Source: an optimization exercise on an open RTL-to-GDS flow (aim: small area, a short achievable clock period and few clock cycles per item). Production flows keep margins and buffers that such runs may drop. RTL that was checked went through simulation tests only; none was proved equivalent to the original.

== 02-05 ==
==> flow/design.v (excerpt) <==
module rsa_key_setup
#(
  parameter int PW = rsa_pkg::PW_DEF
) (
  input  logic            clk,
  input  logic            rst,
  input  logic            start,
  input  logic [PW-1:0]   p,
  input  logic [PW-1:0]   q,
  input  logic [2*PW-1:0] ext_e,
  output logic            busy,
  output logic            done,
  output logic [2*PW-1:0] n,
  output logic [2*PW-1:0] e_o,
  output logic [2*PW-1:0] d,
  output logic            invalid
);
For scale: ~330 flip-flops, ~170 I/O pins, roughly 0.026 sq mm of cells after synthesis.
make LEC_CHECK=0 CAP_MARGIN=20 CORE_MARGIN=2 CORE_UTILIZATION=55 SETUP_SLACK_MARGIN=5 SLEW_MARGIN=20 finish   # period 10.0 ns
run.sh (not shown) runs the stock make flow with config.mk's settings and CLKGATE_MAP_FILE= SYNTH_SCRIPT=/design/flow/synth_recipe.tcl, a recipe that flattens the netlist after the stock synthesis.
Testbench counts of 02-05, summed over its fixed seeds: cycles 44,928, keys 1,200.
From an optimization exercise on the open Yosys and OpenROAD flow, aimed at small area, a short achievable clock period and few clock cycles per item; shortcuts taken in it are not production practice. RTL that was checked went through simulation tests only; none was proved equivalent to the original. No functional check of the RTL was part of runs 1 and 2.

## flow/design.v

```verilog
package rau_pkg;
    localparam int NUM_W = 32;    
    localparam int DEN_W = 31;    
    localparam int RES_W = 64;    
endpackage
module rau_front (
    input  logic         i_clk,
    input  logic         i_rst_n,
    input  logic         i_push,
    output logic         o_full,
    input  logic [1:0]   i_kind,
    input  logic [31:0]  i_a_num,
    input  logic [30:0]  i_a_den,
    input  logic [31:0]  i_b_num,
    input  logic [30:0]  i_b_den,
    input  logic         i_take,      
    output logic         o_ready,     
    output logic [62:0]  o_u,         
    output logic [61:0]  o_v,         
    output logic         o_neg,       
    output logic         o_bad,       
    output logic         o_zero       
);
    logic        r_busy;
    logic [4:0]  r_cnt;
    logic [1:0]  r_kind;
    logic [31:0] r_an;
    logic [30:0] r_ad;
    logic [31:0] r_bn;
    logic [30:0] r_bd;
    logic [63:0] r_u;
    logic [61:0] r_v;
    logic        r_neg;
    logic        r_sen;       
    logic [34:0] r_rl;        
    logic [34:0] r_rh;        
    logic        r_nl;        
    logic        r_nh;        
    logic        r_sshl;      
    logic        r_sclr;      
    logic        r_sv;        
    logic        r_sfix;      
    logic        r_sinv;      
    logic        take_word;
    logic        sel_step;    
    logic        ph_v;        
    logic        odd;         
    logic [2:0]  dsel;        
    logic        k01;
    logic        k3;
    logic [31:0] dsrc;
    logic [32:0] mx;
    logic [4:0]  dig;         
    logic [2:0]  bl;
    logic [2:0]  bh;
    logic        sub;
    logic        inv;
    logic [63:0] opa;
    logic [63:0] rl;
    logic [63:0] rh;
    logic [63:0] s1;
    logic [63:0] c1;
    logic [63:0] sum;
    function automatic logic [2:0] booth(input logic [2:0] b, input logic ng);
        logic one;
        logic two;
        one   = b[1] ^ b[0];
        two   = (b[2] & !b[1] & !b[0]) | (!b[2] & b[1] & b[0]);
        booth = {(b[2] ^ ng) & (one | two), two, one};
    endfunction
    function automatic logic [34:0] row(input logic [32:0] x, input logic [2:0] d);
        logic [34:0] xe;
        xe  = {{2{x[32]}}, x};
        row = (d[1] ? (xe << 1) : (d[0] ? xe : 35'd0)) ^ {35{d[2]}};
    endfunction
    assign o_ready   = r_busy && (r_cnt == 5'd26);
    assign o_full    = r_busy;
    assign take_word = i_push && !o_full;
    assign sel_step  = r_busy && (r_cnt <= 5'd24);
    assign k01  = !r_kind[1];
    assign k3   = (r_kind == 2'd3);
    assign ph_v = r_cnt[4];
    assign odd  = r_cnt[0] && !ph_v;
    assign dsel = ph_v ? ~r_cnt[2:0] : ~r_cnt[3:1];
    always_comb begin
        if (ph_v) begin
            mx   = {2'b00, r_ad};
            dsrc = k3 ? r_bn : {1'b0, r_bd};
            sub  = k3 && r_bn[31];
        end else if (odd) begin
            mx   = {r_bn[31], r_bn};
            dsrc = {1'b0, r_ad};
            sub  = (r_kind == 2'd1);
        end else begin
            mx   = {r_an[31], r_an};
            dsrc = (r_kind == 2'd2) ? r_bn : {1'b0, r_bd};
            sub  = k3 && r_bn[31];
        end
        dig = {dsrc, 1'b0} >> (dsel*4);
        bl  = booth(dig[2:0], sub);
        bh  = booth(dig[4:2], sub);
    end
    always_ff @(posedge i_clk) begin
        if (!i_rst_n) begin
            r_sen <= 1'b0;
        end else begin
            r_sen <= sel_step;
        end
    end
    always_ff @(posedge i_clk) begin
        if (sel_step) begin
            r_rl   <= (r_cnt == 5'd24) ? 35'd0 : row(mx, bl);
            r_rh   <= (r_cnt == 5'd24) ? 35'd0 : row(mx, bh);
            r_nl   <= (r_cnt != 5'd24) && bl[2];
            r_nh   <= (r_cnt != 5'd24) && bh[2];
            r_sshl <= !odd && (r_cnt != 5'd24);
            r_sclr <= (r_cnt == 5'd0) || (r_cnt == 5'd16);
            r_sv   <= ph_v && (r_cnt != 5'd24);
            r_sfix <= (r_cnt == 5'd24);
            r_sinv <= (r_cnt == 5'd24) && r_u[63];
        end
    end
    always_comb begin
        logic [63:0] acc;
        inv = r_sinv;
        acc = r_sv ? {2'b00, r_v} : r_u;
        if (r_sclr)      opa = '0;
        else if (r_sshl) opa = acc << 4;
        else             opa = acc;
        opa = opa ^ {64{inv}};
        rl  = {{29{r_rl[34]}}, r_rl};
        rh  = {{27{r_rh[34]}}, r_rh, r_nh, r_nh};
        s1  = opa ^ rl ^ rh;
        c1  = (opa & rl) | (opa & rh) | (rl & rh);
    end
    rau_add #(.W(64)) u_add (
        .i_a (s1),
        .i_b ({c1[62:0], r_nl}),
        .i_c (r_nh | inv),
        .o_s (sum)
    );
    always_ff @(posedge i_clk) begin
        if (!i_rst_n) begin
            r_busy <= 1'b0;
        end else if (take_word) begin
            r_busy <= 1'b1;
        end else if (o_ready && i_take) begin
            r_busy <= 1'b0;
        end
    end
    always_ff @(posedge i_clk) begin
        if (take_word) begin
            r_cnt <= 5'd0;
        end else if (r_busy && !o_ready) begin
            r_cnt <= r_cnt + ((!ph_v && !k01) ? 5'd2 : 5'd1);
        end
    end
    always_ff @(posedge i_clk) begin
        if (take_word) begin
            r_kind <= i_kind;
            r_an   <= i_a_num;
            r_ad   <= i_a_den;
            r_bn   <= i_b_num;
            r_bd   <= i_b_den;
        end
    end
    always_ff @(posedge i_clk) begin
        if (r_sen) begin
            if (r_sv) begin
                r_v <= sum[61:0];
            end else begin
                r_u <= sum;
            end
            if (r_sfix) begin
                r_neg <= r_u[63];
            end
        end
    end
    assign o_u    = r_u[62:0];
    assign o_v    = r_v;
    assign o_neg  = r_neg;
    assign o_bad  = (r_ad == '0) || (k3 ? (r_bn == '0) : (r_bd == '0));
    assign o_zero = (r_u == '0);
endmodule
module rau_add #(
    parameter int W = 64
) (
    input  logic [W-1:0] i_a,
    input  logic [W-1:0] i_b,
    input  logic         i_c,
    output logic [W-1:0] o_s
);
    localparam int L = 6;         
    logic [W-1:0] p;
    logic [W-1:0] g [L+1];
    logic [W-1:0] t [L+1];
    always_comb begin
        p    = i_a ^ i_b;
        g[0] = i_a & i_b;
        t[0] = p;
        g[0][0] = g[0][0] | (p[0] & i_c);
        for (int l = 1; l <= L; l++) begin
            for (int i = 0; i < W; i++) begin
                if ((i >> (l - 1)) & 1) begin
                    g[l][i] = g[l-1][i] | (t[l-1][i] & g[l-1][((i >> (l - 1)) << (l - 1)) - 1]);
                    t[l][i] = t[l-1][i] & t[l-1][((i >> (l - 1)) << (l - 1)) - 1];
                end else begin
                    g[l][i] = g[l-1][i];
                    t[l][i] = t[l-1][i];
                end
            end
        end
        o_s = p ^ {g[L][W-2:0], i_c};
    end
endmodule
module rau_back (
    input  logic         i_clk,
    input  logic         i_rst_n,
    input  logic         i_ready,     
    output logic         o_take,
    input  logic [62:0]  i_u,
    input  logic [61:0]  i_v,
    input  logic         i_neg,
    input  logic         i_bad,
    input  logic         i_zero,
    input  logic         i_pop,
    output logic         o_empty,
    output logic [63:0]  o_res_num,
    output logic [62:0]  o_res_den,
    output logic         o_valid_res
);
    logic        r_run;
    logic        r_done;
    logic        r_ok;
    logic [62:0] r_a;
    logic [62:0] r_b;
    logic [63:0] r_p0;
    logic [61:0] r_p1;
    logic [63:0] r_q0;
    logic [61:0] r_q1;
    logic        free;
    logic        ea;
    logic        eb;
    logic        m_c;
    logic        m_a;
    logic        m_b;
    logic        m_s;
    logic [63:0] dab;
    logic        ge;
    logic        eq;
    logic        lowz;
    logic [63:0] xin;
    logic [63:0] sx;
    logic [2:0]  sh;
    logic [62:0] a_nx;
    logic [62:0] b_nx;
    logic [63:0] s0;
    logic [61:0] s1;
    logic [63:0] pq0;
    logic [61:0] pq1;
    logic [63:0] t0;
    logic [61:0] t1;
    assign free   = !r_run && (!r_done || i_pop);
    assign o_take = free && i_ready;
    assign ea  = !r_a[0];
    assign eb  = !r_b[0];
    assign m_c = ea && eb;
    assign m_a = ea && !eb;
    assign m_b = !ea && eb;
    assign m_s = !ea && !eb;
    rau_add #(.W(64)) u_dab (.i_a({1'b0, r_a}), .i_b({1'b1, ~r_b}), .i_c(1'b1), .o_s(dab));
    rau_add #(.W(64)) u_s0  (.i_a(r_p0), .i_b(r_q0), .i_c(1'b0), .o_s(pq0));
    rau_add #(.W(62)) u_s1  (.i_a(r_p1), .i_b(r_q1), .i_c(1'b0), .o_s(pq1));
    assign ge  = !dab[63];
    assign eq  = (r_a == r_b);
    always_comb begin
        logic [7:1] xl;
        if (m_s)      xl = r_a[7:1] ^ r_b[7:1];
        else if (m_b) xl = r_b[7:1];
        else          xl = r_a[7:1];
        lowz = m_s && (xl == '0);
        if (m_c || xl[1]) sh = 3'd1;
        else if (xl[2])   sh = 3'd2;
        else if (xl[3])   sh = 3'd3;
        else if (xl[4])   sh = 3'd4;
        else if (xl[5])   sh = 3'd5;
        else if (xl[6])   sh = 3'd6;
        else if (xl[7])   sh = 3'd7;
        else if (lowz)    sh = 3'd0;
        else              sh = 3'd7;
    end
    always_comb begin
        if (m_s)      xin = dab;
        else if (m_b) xin = {1'b0, r_b};
        else          xin = {1'b0, r_a};
        sx = $signed(xin) >>> sh;
        if (!(m_s && !ge)) a_nx = sx[62:0];
        else if (lowz)     a_nx = r_b;
        else               a_nx = ~sx[62:0] | 63'd1;
        if (m_c)                      b_nx = r_b >> 1;
        else if (m_b || (m_s && !ge)) b_nx = r_a;
        else                          b_nx = r_b;
    end
    always_comb begin
        logic       sel_q;
        logic [2:0] shp;
        sel_q = m_b || (m_s && !ge);
        shp   = m_c ? 3'd0 : sh;
        s0 = sel_q ? (r_q0 << shp) : (r_p0 << shp);
        s1 = sel_q ? (r_q1 << shp) : (r_p1 << shp);
        if (m_s && !(lowz && !ge)) begin
            t0 = pq0;
            t1 = pq1;
        end else if (m_s || m_b) begin
            t0 = r_p0;
            t1 = r_p1;
        end else begin
            t0 = r_q0;
            t1 = r_q1;
        end
    end
    always_ff @(posedge i_clk) begin
        if (!i_rst_n) begin
            r_run  <= 1'b0;
            r_done <= 1'b0;
        end else if (o_take) begin
            r_run  <= !(i_bad || i_zero);
            r_done <= i_bad || i_zero;
        end else if (r_run) begin
            if (m_s && eq) begin
                r_run  <= 1'b0;
                r_done <= 1'b1;
            end
        end else if (i_pop) begin
            r_done <= 1'b0;
        end
    end
    always_ff @(posedge i_clk) begin
        if (o_take) begin
            r_a  <= i_u;
            r_b  <= {1'b0, i_v};
            r_p0 <= i_neg ? {64{1'b1}} : 64'd1;
            r_p1 <= '0;
        end else begin
            r_a  <= a_nx;
            r_b  <= b_nx;
            r_p0 <= s0;
            r_p1 <= s1;
        end
    end
    always_ff @(posedge i_clk) begin
        if (o_take) begin
            r_ok <= !i_bad;
            r_q0 <= '0;
            r_q1 <= 62'd1;
        end else if (r_run) begin
            r_q0 <= t0;
            r_q1 <= t1;
        end
    end
    assign o_empty     = !r_done;
    assign o_res_num   = r_q0;
    assign o_res_den   = {1'b0, r_q1};
    assign o_valid_res = r_ok;
endmodule
module rational_arith_unit #(
    parameter int OPERAND_WIDTH = 32
) (
    input  logic                              i_clk,
    input  logic                              i_rst_n,
    input  logic                              push,
    output logic                              full,
    input  logic [1:0]                        i_kind,
    input  logic signed [rau_pkg::NUM_W-1:0]  i_a_num,
    input  logic [rau_pkg::DEN_W-1:0]         i_a_den,
    input  logic signed [rau_pkg::NUM_W-1:0]  i_b_num,
    input  logic [rau_pkg::DEN_W-1:0]         i_b_den,
    output logic                              empty,
    input  logic                              pop,
    output logic signed [rau_pkg::RES_W-1:0]  o_res_num,
    output logic [rau_pkg::RES_W-2:0]         o_res_den,
    output logic                              o_valid_res
);
    logic        take;
    logic        ready;
    logic [62:0] u;
    logic [61:0] v;
    logic        neg;
    logic        bad;
    logic        zero;
    rau_front u_front (
        .i_clk   (i_clk),
        .i_rst_n (i_rst_n),
        .i_push  (push),
        .o_full  (full),
        .i_kind  (i_kind),
        .i_a_num (i_a_num),
        .i_a_den (i_a_den),
        .i_b_num (i_b_num),
        .i_b_den (i_b_den),
        .i_take  (take),
        .o_ready (ready),
        .o_u     (u),
        .o_v     (v),
        .o_neg   (neg),
        .o_bad   (bad),
        .o_zero  (zero)
    );
    rau_back u_back (
        .i_clk       (i_clk),
        .i_rst_n     (i_rst_n),
        .i_ready     (ready),
        .o_take      (take),
        .i_u         (u),
        .i_v         (v),
        .i_neg       (neg),
        .i_bad       (bad),
        .i_zero      (zero),
        .i_pop       (pop),
        .o_empty     (empty),
        .o_res_num   (o_res_num),
        .o_res_den   (o_res_den),
        .o_valid_res (o_valid_res)
    );
endmodule
```
This is an optimization exercise on Yosys and OpenROAD, whose aim is small area, not a production implementation. Function was checked by simulation only, so behaviour that the tests miss may differ from the original. Power is estimated from default activity; no workload was simulated.

// pmu_top
module pmu_top (
    input  logic                          clk_i,
    input  logic                          rstn_i,
    input  logic [7-1:0]    s_awaddr_i,
    input  logic                          s_awvalid_i,
    output logic                          s_awready_o,
    input  logic [32-1:0]     s_wdata_i,
    input  logic [32/8-1:0]   s_wstrb_i,
    input  logic                          s_wvalid_i,
    output logic                          s_wready_o,
    output logic [1:0]                    s_bresp_o,
    output logic                          s_bvalid_o,
    input  logic                          s_bready_i,
    input  logic [7-1:0]    s_araddr_i,
    input  logic                          s_arvalid_i,
    output logic                          s_arready_o,
    output logic [32-1:0]     s_rdata_o,
    output logic [1:0]                    s_rresp_o,
    output logic                          s_rvalid_o,
    input  logic                          s_rready_i,
    input  logic [8-1:0]    events_i,
    output logic                          intr_overflow_o,
    output logic [4-1:0]       intr_mccu_o
);
    logic [31:0] cfg;
    logic [7:0]  ovf_mask;
    logic [63:0] weights;
    logic [3:0][31:0] limits;
    logic [7:0]  cnt_ld;
    logic [7:0]  events_sel;
    logic [7:0][31:0] counter_val;
  ...
Size: roughly 2700 cells after synthesis, ~34000 um2 of cells after synthesis.
Settings: LEC_CHECK=0, CAP_MARGIN=10, CORE_MARGIN=2, CORE_UTILIZATION=50, CTS_BUF_LIST=sky130_fd_sc_hd__clkbuf_8, CTS_CLUSTER_DIAMETER=50, CTS_CLUSTER_SIZE=14, SLEW_MARGIN=10, SYNTH_HIERARCHICAL=1, SYNTH_MINIMUM_KEEP_SIZE=0; clock period 6.0 ns.
run.sh (not shown) runs the stock make flow with config.mk's settings and CLKGATE_MAP_FILE= SYNTH_SCRIPT=/design/flow/synth_recipe.tcl, a recipe that flattens the netlist after the stock synthesis.
Rerun with:
--- a/flow/design.v
+++ b/flow/design.v
@@ -58,24 +58,31 @@
 endmodule
 module pmu_qsel (
     input  logic l,
     input  logic lim,
     input  logic h0,
     input  logic h1,
     input  logic q,
     input  logic z,
     output logic x
 );
     assign x = (l & lim) | (h0 & q) | (h1 & (q ^ z));
 endmodule
+module pmu_nand2 (
+    input  logic a1,
+    input  logic a2,
+    output logic xn
+);
+    assign xn = ~(a1 & a2);
+endmodule
 `timescale 1ns/1ns
 module pmu_regs (
     input  logic              clk_i,
     input  logic              rstn_i,
     input  logic [6:0]        s_awaddr_i,
     input  logic              s_awvalid_i,
     output logic              s_awready_o,
     input  logic [31:0]       s_wdata_i,
     input  logic              s_wvalid_i,
     output logic              s_wready_o,
     output logic [1:0]        s_bresp_o,
     output logic              s_bvalid_o,
@@ -196,27 +203,29 @@
                 sel[12+k] = rsel[13+k]; dat[12+k] = limits_q[k][b];
                 sel[16+k] = rsel[17+k]; dat[16+k] = quota_i[k][b];
             end
             if (b < 8) begin
                 sel[20] = rsel[9];  dat[20] = mask_q[b];
                 sel[21] = rsel[10]; dat[21] = ovf_vect_i[b];
             end
         end
         for (genvar t = 0; t < NT; t++) begin : g_t
             if (3*t + 2 < NS) begin : g3
                 pmu_aoi222 u_t (.a1(sel[3*t]), .a2(dat[3*t]), .b1(sel[3*t+1]), .b2(dat[3*t+1]),
                                 .c1(sel[3*t+2]), .c2(dat[3*t+2]), .xn(tn[t]));
-            end else begin : g2
+            end else if (3*t + 1 < NS) begin : g2
                 pmu_aoi22 u_t (.a1(sel[3*t]), .a2(dat[3*t]), .b1(sel[3*t+1]), .b2(dat[3*t+1]),
                                .xn(tn[t]));
+            end else begin : g1
+                pmu_nand2 u_t (.a1(sel[3*t]), .a2(dat[3*t]), .xn(tn[t]));
             end
         end
         pmu_nand #(.N(NT)) u_or (.a(tn), .x(rd_data[b]));
     end
     assign cfg_o      = cfg_q;
     assign ovf_mask_o = mask_q;
     assign weights_o  = weights_q;
     assign limits_o   = limits_q;
 endmodule
 `timescale 1ns/1ns
 module pmu_event_counters (
     input  logic              clk_i,
@@ -226,46 +235,48 @@
     input  logic              cnt_softrst_i,
     input  logic              ovf_en_i,
     input  logic              ovf_softrst_i,
     input  logic [7:0]        cnt_ld_i,
     input  logic [31:0]       wdata_i,
     output logic [7:0][31:0]  counter_val_o,
     output logic [7:0]        ovf_vect_o
 );
     logic [7:0][31:0] cnt_q;
     logic [7:0] ovf_q;
     logic [7:0] wrap;
     for (genvar i = 0; i < 8; i++) begin : g_cnt
-        logic [31:0] c;
         logic [31:0] nxt;
         logic sel_w, sel_c;
         assign sel_w = ~cnt_softrst_i & cnt_ld_i[i];
         assign sel_c = ~cnt_softrst_i & ~cnt_ld_i[i];
         logic inc;
-        logic [4:0] pall;     
-        assign inc     = cnt_en_i & events_i[i];
-        assign pall[0] = 1'b1;
-        for (genvar j = 0; j < 4; j++) begin : g_seg
-            assign pall[j+1] = pall[j] & (&cnt_q[i][8*j +: 8]);
-        end
+        logic [32:0] c;
+        logic p11, p22;       
+        assign inc = cnt_en_i & events_i[i];
+        assign p11 = &cnt_q[i][10:0];
+        assign p22 = p11 & (&cnt_q[i][21:11]);
         for (genvar b = 0; b < 32; b++) begin : g_bit
-            if (b % 8 == 0) begin : g_cin
-                assign c[b] = inc & pall[b/8];
+            if (b == 0) begin : g_c0
+                assign c[b] = inc;
+            end else if (b == 11) begin : g_c11
+                assign c[b] = inc & p11;
+            end else if (b == 22) begin : g_c22
+                assign c[b] = inc & p22;
             end
-            if (b % 8 != 7) begin : g_cy
+            if (b != 10 && b != 21) begin : g_cy
                 assign c[b+1] = c[b] & cnt_q[i][b];
             end
             pmu_ao22 u_sel (.a1(sel_w), .a2(wdata_i[b]), .b1(sel_c), .b2(cnt_q[i][b] ^ c[b]), .x(nxt[b]));
         end
-        assign wrap[i] = inc & pall[4] & sel_c;
+        assign wrap[i] = c[32] & sel_c;
         always_ff @(posedge clk_i or negedge rstn_i) begin
             if (!rstn_i) cnt_q[i] <= '0;
             else         cnt_q[i] <= nxt;
         end
     end
     always_ff @(posedge clk_i or negedge rstn_i) begin
         if (!rstn_i)            ovf_q <= '0;
         else if (ovf_softrst_i) ovf_q <= '0;
         else if (ovf_en_i)      ovf_q <= ovf_q | wrap;
     end
     assign counter_val_o = cnt_q;
     assign ovf_vect_o    = ovf_q;
After rerunning: Fmax rises by 0.57%. Worst setup slack improves by 33 ps. Core utilization falls by 0.52 points. Sequential cell count stays the same. Count of clock-buffer cells in the layout falls by 13. Clock power falls by 7.7%. Wire length falls by 0.68%.

[what the ideal ports hide]
The flow's constraints put no driver on any port. The routed layouts listed below were extracted and timed again, unchanged, in two steps.
Step 1 assumes that a clkbuf_16 drives the clock port and a buf_2 every other input.
Step 2, shift: input delay + t, output delay - t, t = (earliest + latest rising clock arrival at the registers) / 2. This alone moves slack from input paths to output paths.
a / b / c = ideal / step 1 / step 2; a / b = the first two.
| run | t, ns | setup slack, ns | hold WS [ns] | worst setup path after step 2 | worst slew at a driven data input, ns |
|---|---|---|---|---|---|
| the first run | 0.785 | 0.215 / 0.215 / 0.180 | 0.506 / 0.500 / 0.506 | input to register | 0.05 |
| the second run | 0.770 | 0.248 / 0.248 / 0.048 | 0.466 / 0.452 / 0.504 | input to register | 0.12 |
After both steps every run listed still meets setup and hold. For the second run, which loses most, drivers alone change the setup slack by 0.000 ns; drivers and shift together by -0.200 ns.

----

» Work task: Return only those lines of the records that contain the string "clock".

» Task solution:
Source: an optimization exercise on an open RTL-to-GDS flow (aim: small area, a short achievable clock period and few clock cycles per item). Production flows keep margins and buffers that such runs may drop. RTL that was checked went through simulation tests only; none was proved equivalent to the original.
From an optimization exercise on the open Yosys and OpenROAD flow, aimed at small area, a short achievable clock period and few clock cycles per item; shortcuts taken in it are not production practice. RTL that was checked went through simulation tests only; none was proved equivalent to the original. No functional check of the RTL was part of runs 1 and 2.
Settings: LEC_CHECK=0, CAP_MARGIN=10, CORE_MARGIN=2, CORE_UTILIZATION=50, CTS_BUF_LIST=sky130_fd_sc_hd__clkbuf_8, CTS_CLUSTER_DIAMETER=50, CTS_CLUSTER_SIZE=14, SLEW_MARGIN=10, SYNTH_HIERARCHICAL=1, SYNTH_MINIMUM_KEEP_SIZE=0; clock period 6.0 ns.
After rerunning: Fmax rises by 0.57%. Worst setup slack improves by 33 ps. Core utilization falls by 0.52 points. Sequential cell count stays the same. Count of clock-buffer cells in the layout falls by 13. Clock power falls by 7.7%. Wire length falls by 0.68%.
Step 1 assumes that a clkbuf_16 drives the clock port and a buf_2 every other input.
Step 2, shift: input delay + t, output delay - t, t = (earliest + latest rising clock arrival at the registers) / 2. This alone moves slack from input paths to output paths.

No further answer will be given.